WHAT YOU ARE ASKED TO DO: Give again only those lines from the start of the entries through the line holding "rd_ptr_q <= '0;", leaving them as they are.

(Stored items)
*****

File: src/rtl/wbs_cmd_queue.sv
// Short command queue between the front and back parts of the blur stream.
// Depends on wbs_pkg.
module wbs_cmd_queue import wbs_pkg::*; (
	input  logic clk,
	input  logic arst_n,
	input  logic push,
	input  cmd_t cmd_in,
	output logic full,
	input  logic pop,
	output logic valid,
	output cmd_t cmd_out
);

	localparam int CNT_W = $clog2(CMDQ_DEPTH + 1);

	cmd_t               slot_q [CMDQ_DEPTH];
	logic [CMDQ_AW-1:0] wr_ptr_q;
	logic [CMDQ_AW-1:0] rd_ptr_q;
	logic [CNT_W-1:0]   count_q;
	logic               do_pop;

	assign full    = (count_q == CNT_W'(CMDQ_DEPTH));
	assign valid   = (count_q != '0);
	assign cmd_out = slot_q[rd_ptr_q];
	assign do_pop  = pop && valid;

	always_ff @(posedge clk) begin
		if (push) begin
			slot_q[wr_ptr_q] <= cmd_in;
		end
	end

	always_ff @(posedge clk or negedge arst_n) begin
		if (!arst_n) begin
			wr_ptr_q <= '0;
			rd_ptr_q <= '0;
			count_q  <= '0;
		end else begin
			if (push) begin
				wr_ptr_q <= (wr_ptr_q == CMDQ_AW'(CMDQ_DEPTH - 1)) ? '0 : wr_ptr_q + CMDQ_AW'(1);
			end
			if (do_pop) begin
				rd_ptr_q <= (rd_ptr_q == CMDQ_AW'(CMDQ_DEPTH - 1)) ? '0 : rd_ptr_q + CMDQ_AW'(1);
			end
			if (push && !do_pop) begin
				count_q <= count_q + CNT_W'(1);
			end else if (!push && do_pop) begin
				count_q <= count_q - CNT_W'(1);
			end
		end
	end

endmodule
===== config.mk =====
export PLATFORM = sky130hd
export DESIGN_NAME = wbs_front
export DESIGN_NICKNAME = d
export VERILOG_FILES = /design/src/rtl/wbs_pkg.sv /design/src/rtl/wbs_front.sv
export SDC_FILE = /design/constraint.sdc
export NUM_CORES = 1
export LEC_CHECK = 0
export BUFFER_PORTS_ARGS = -buffer_cell sky130_fd_sc_hd__buf_2
export CAP_MARGIN = 20
export CORE_ASPECT_RATIO = 1.75
export CORE_MARGIN = 2
export CORE_UTILIZATION = 50
export CTS_BUF_LIST = sky130_fd_sc_hd__clkbuf_4 sky130_fd_sc_hd__clkbuf_8 sky130_fd_sc_hd__clkbuf_16
export DETAILED_ROUTE_END_ITERATION = 8
export PLACE_DENSITY = 0.72
export SLEW_MARGIN = 20
export SYNTH_ARGS = -nofsm -noshare
export SYNTH_HDL_FRONTEND = slang
export SYNTH_SLANG_ARGS = --single-unit

===== constraint.sdc =====
create_clock -name clk -period 10.4 [get_ports clk]
set_clock_uncertainty 0.05 [all_clocks]
set_input_delay 0 -clock clk [delete_from_list [all_inputs] [get_ports clk]]
set_output_delay 0 -clock clk [all_outputs]
set_load 0.05 [all_outputs]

*****

ANSWER SPACE:
File: src/rtl/wbs_cmd_queue.sv
// Short command queue between the front and back parts of the blur stream.
// Depends on wbs_pkg.
module wbs_cmd_queue import wbs_pkg::*; (
	input  logic clk,
	input  logic arst_n,
	input  logic push,
	input  cmd_t cmd_in,
	output logic full,
	input  logic pop,
	output logic valid,
	output cmd_t cmd_out
);

	localparam int CNT_W = $clog2(CMDQ_DEPTH + 1);

	cmd_t               slot_q [CMDQ_DEPTH];
	logic [CMDQ_AW-1:0] wr_ptr_q;
	logic [CMDQ_AW-1:0] rd_ptr_q;
	logic [CNT_W-1:0]   count_q;
	logic               do_pop;

	assign full    = (count_q == CNT_W'(CMDQ_DEPTH));
	assign valid   = (count_q != '0);
	assign cmd_out = slot_q[rd_ptr_q];
	assign do_pop  = pop && valid;

	always_ff @(posedge clk) begin
		if (push) begin
			slot_q[wr_ptr_q] <= cmd_in;
		end
	end

	always_ff @(posedge clk or negedge arst_n) begin
		if (!arst_n) begin
			wr_ptr_q <= '0;
			rd_ptr_q <= '0;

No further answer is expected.